The Michaelis constant ( K m) and molecular activity ( k 0) of an exo-1,4-β-glucosidase (EC 3.2.1.74) from Acetobacter xylinum subsp. sucrofermentans BPR2001 for hydrolysis of cello-oligosaccharides (G2–G6) were determined by steady-state kinetic analysis. The 1 K m and k 0 values for G2 were much lower than those for G3–G6. The enzyme was competitively inhibited by glucono-δ-lactone and conduritol-β epoxide. Based on the theory of Hiromi et al. (Biochim.

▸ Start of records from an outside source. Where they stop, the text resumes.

==> src/rtl/frs_pkg.sv <==
package frs_pkg;

    typedef enum logic [1:0] {
        FRS_IDLE  = 2'd0,
        FRS_INTEG = 2'd1,
        FRS_READ  = 2'd2
    } frs_state_e;

endpackage

==> src/rtl/frs_edge.sv <==
module frs_edge (
    input  logic clk_i,
    input  logic rst_ni,
    input  logic lvl_i,
    output logic rise_o,
    output logic fall_o
);

    logic lvl_d, lvl_q;

    always_comb begin
        lvl_d = lvl_i;
    end

    always_ff @(posedge clk_i) begin
        if (!rst_ni) lvl_q <= 1'b0;
        else         lvl_q <= lvl_d;
    end

    assign rise_o = lvl_i & ~lvl_q;
    assign fall_o = ~lvl_i & lvl_q;

endmodule

==> src/rtl/frs_cr_timer.sv <==
module frs_cr_timer #(
    parameter  int unsigned LEN   = 1333,
    localparam int unsigned CNT_W = $clog2(LEN + 1)
) (
    input  logic clk_i,
    input  logic rst_ni,
    input  logic start_i,
    output logic pulse_o
);

    logic [CNT_W-1:0] cnt_d, cnt_q;

    always_comb begin
        cnt_d = cnt_q;
        if (start_i)            cnt_d = CNT_W'(LEN);
        else if (cnt_q != '0)   cnt_d = cnt_q - 1'b1;
    end

    always_ff @(posedge clk_i) begin
        if (!rst_ni) cnt_q <= '0;
        else         cnt_q <= cnt_d;
    end

    assign pulse_o = (cnt_q != '0);


    cr_restart_chk: assert property (@(posedge clk_i) disable iff (!rst_ni)
        start_i |-> !pulse_o);


    cr_bound_chk: assert property (@(posedge clk_i) disable iff (!rst_ni)
        pulse_o && !start_i |=> (cnt_q < CNT_W'(LEN)));

endmodule

==> src/rtl/frs_submask.sv <==
module frs_submask #(
    parameter int unsigned SUB_W = 4
) (
    input  logic             clk_i,
    input  logic             rst_ni,
    input  logic             load_i,
    input  logic             step_i,
    input  logic [SUB_W-1:0] n_i,
    output logic             keep_o
);

    typedef struct packed {
        logic [SUB_W-1:0] n;
        logic [SUB_W-1:0] cnt;
    } mask_t;

    mask_t m_d, m_q;
    logic [SUB_W-1:0] nxt;

    always_comb begin
        m_d = m_q;
        nxt = m_q.cnt + 1'b1;
        if (load_i) begin
            m_d.n   = (n_i == '0) ? SUB_W'(1) : n_i;
            m_d.cnt = '0;
        end else if (step_i) begin
            m_d.cnt = (nxt >= m_q.n) ? '0 : nxt;
        end
    end

    always_ff @(posedge clk_i) begin
        if (!rst_ni) begin
            m_q.n   <= SUB_W'(1);
            m_q.cnt <= '0;
        end else begin
            m_q <= m_d;
        end
    end

    assign keep_o = (m_q.cnt == '0);


    sub_range_chk: assert property (@(posedge clk_i) disable iff (!rst_ni)
        (m_q.n != '0) && (m_q.cnt < m_q.n));


    n_hold_chk: assert property (@(posedge clk_i) disable iff (!rst_ni)
        !load_i |=> $stable(m_q.n));

endmodule

==> src/rtl/frame_readout_seq.sv <==
module frame_readout_seq
    import frs_pkg::*;
#(
    parameter  int unsigned N_BLACK_TOP = 6,
    parameter  int unsigned N_ACTIVE    = 1640,
    parameter  int unsigned N_BLACK_BOT = 6,
    parameter  int unsigned LINE_CYCLES = 1333,
    parameter  int unsigned SUB_W       = 4,
    localparam int unsigned N_LINES     = N_BLACK_TOP + N_ACTIVE + N_BLACK_BOT,
    localparam int unsigned LINE_W      = $clog2(N_LINES)
) (
    input  logic              clk_i,
    input  logic              rst_ni,
    input  logic              trig_i,
    input  logic [SUB_W-1:0]  sub_n_i,
    output logic              line_start_o,
    output logic [LINE_W-1:0] line_idx_o,
    output logic              line_black_o,
    output logic              tg_en_o,
    output logic              cr_pulse_o
);

    localparam int unsigned CYC_W = $clog2(LINE_CYCLES + 1);
    localparam logic [LINE_W-1:0] TOP_END_L = LINE_W'(N_BLACK_TOP);
    localparam logic [LINE_W-1:0] ACT_END_L = LINE_W'(N_BLACK_TOP + N_ACTIVE);
    localparam logic [LINE_W-1:0] LAST_L    = LINE_W'(N_LINES - 1);
    localparam logic [CYC_W-1:0]  CYC_LAST  = CYC_W'(LINE_CYCLES - 1);

    typedef struct packed {
        frs_state_e        st;
        logic [CYC_W-1:0]  cyc;
        logic [LINE_W-1:0] line;
        logic [LINE_W-1:0] idx;
        logic              black;
        logic              strobe;
        logic              tg;
    } seq_t;

    seq_t s_d, s_q;
    logic rise, fall, keep, cr_start, sub_load, sub_step;

    frs_edge i_edge (
        .clk_i  (clk_i),
        .rst_ni (rst_ni),
        .lvl_i  (trig_i),
        .rise_o (rise),
        .fall_o (fall)
    );

    frs_cr_timer #(.LEN(LINE_CYCLES)) i_cr (
        .clk_i   (clk_i),
        .rst_ni  (rst_ni),
        .start_i (cr_start),
        .pulse_o (cr_pulse_o)
    );

    frs_submask #(.SUB_W(SUB_W)) i_mask (
        .clk_i  (clk_i),
        .rst_ni (rst_ni),
        .load_i (sub_load),
        .step_i (sub_step),
        .n_i    (sub_n_i),
        .keep_o (keep)
    );

    always_comb begin
        s_d        = s_q;
        s_d.strobe = 1'b0;
        cr_start   = 1'b0;
        sub_load   = 1'b0;
        sub_step   = 1'b0;
        unique case (s_q.st)
            FRS_IDLE: begin
                if (rise) begin
                    s_d.st   = FRS_INTEG;
                    cr_start = 1'b1;
                end
            end
            FRS_INTEG: begin
                if (fall) begin
                    s_d.st   = FRS_READ;
                    s_d.cyc  = '0;
                    s_d.line = '0;
                    sub_load = 1'b1;
                end
            end
            FRS_READ: begin
                if (s_q.cyc == '0) begin
                    s_d.strobe = 1'b1;
                    s_d.idx    = s_q.line;
                    s_d.black  = (s_q.line < TOP_END_L) || (s_q.line >= ACT_END_L);
                    s_d.tg     = keep;
                    sub_step   = 1'b1;
                end
                if (s_q.cyc == CYC_LAST) begin
                    s_d.cyc = '0;
                    if (s_q.line == LAST_L) begin
                        s_d.st = FRS_IDLE;
                        s_d.tg = 1'b0;
                    end else begin
                        s_d.line = s_q.line + 1'b1;
                    end
                end else begin
                    s_d.cyc = s_q.cyc + 1'b1;
                end
            end
            default: s_d.st = FRS_IDLE;
        endcase
    end

    always_ff @(posedge clk_i) begin
        if (!rst_ni) begin
            s_q.st     <= FRS_IDLE;
            s_q.cyc    <= '0;
            s_q.line   <= '0;
            s_q.idx    <= '0;
            s_q.black  <= 1'b1;
            s_q.strobe <= 1'b0;
            s_q.tg     <= 1'b0;
        end else begin
            s_q <= s_d;
        end
    end

    assign line_start_o = s_q.strobe;
    assign line_idx_o   = s_q.idx;
    assign line_black_o = s_q.black;
    assign tg_en_o      = s_q.tg;


    idx_hold_chk: assert property (@(posedge clk_i) disable iff (!rst_ni)
        !line_start_o |-> ($stable(line_idx_o) && $stable(line_black_o)));


    idx_step_chk: assert property (@(posedge clk_i) disable iff (!rst_ni)
        (line_start_o && line_idx_o != '0) |-> (line_idx_o == $past(line_idx_o) + 1'b1));


    strobe_in_read_chk: assert property (@(posedge clk_i) disable iff (!rst_ni)
        line_start_o |-> (s_q.st == FRS_READ));


    cr_origin_chk: assert property (@(posedge clk_i) disable iff (!rst_ni)
        $rose(cr_pulse_o) |-> $past(s_q.st == FRS_IDLE && rise));


    idle_tg_chk: assert property (@(posedge clk_i) disable iff (!rst_ni)
        (s_q.st != FRS_READ) |-> !tg_en_o);

endmodule

==> config.mk <==
export PLATFORM = sky130hd
export DESIGN_NAME = frame_readout_seq
export DESIGN_NICKNAME = d
export VERILOG_FILES = /design/src/rtl/frs_pkg.sv /design/src/rtl/frs_edge.sv /design/src/rtl/frs_cr_timer.sv /design/src/rtl/frs_submask.sv /design/src/rtl/frame_readout_seq.sv
export SDC_FILE = /design/constraint.sdc
export NUM_CORES = 1
export LEC_CHECK = 0
export ABC_AREA = 1
export BUFFER_PORTS_ARGS = -buffer_cell sky130_fd_sc_hd__buf_2
export CAP_MARGIN = 15
export CORE_UTILIZATION = 40
export DETAILED_ROUTE_END_ITERATION = 6
export SLEW_MARGIN = 20
export SYNTH_ARGS = -nofsm -noshare
export SYNTH_HDL_FRONTEND = slang
export SYNTH_SLANG_ARGS = --single-unit
==> constraint.sdc <==
create_clock -name clk_i -period 2.25 [get_ports clk_i]
set_clock_uncertainty 0.1 [all_clocks]
set_input_delay 0.5625 -clock clk_i [delete_from_list [all_inputs] [get_ports clk_i]]
set_output_delay 0.5625 -clock clk_i [all_outputs]
set_load 0.01 [all_outputs]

Biophys. Acta, 302: 362–375, 1973), the subsite affinities (A i, i=1–6) and the intrinsic hydrolysis rate constant for substrate linkage in a productive complex ( k int) of the enzyme were kinetically estimated: A 1=2.46 kcal/mol, A 2=−0.44 kcal/mol, A 3=3.70 kcal/mol, A 4=0.33 kcal/mol, A 5=0.27 kcal/mol, A 6=0.06 kcal/mol, and k int=33.4 s −1. The subsite affinities were different from those for the β-glucosidase from Aspergillus niger and for the exo-1,4-β-glucosidase from Torulopsis wickerhamii, in that the A 2 value for the Acetobacter enzyme was negative. These results suggest that the enzyme possesses subsite affinities which have never previously been reported among exo-type glucosidases.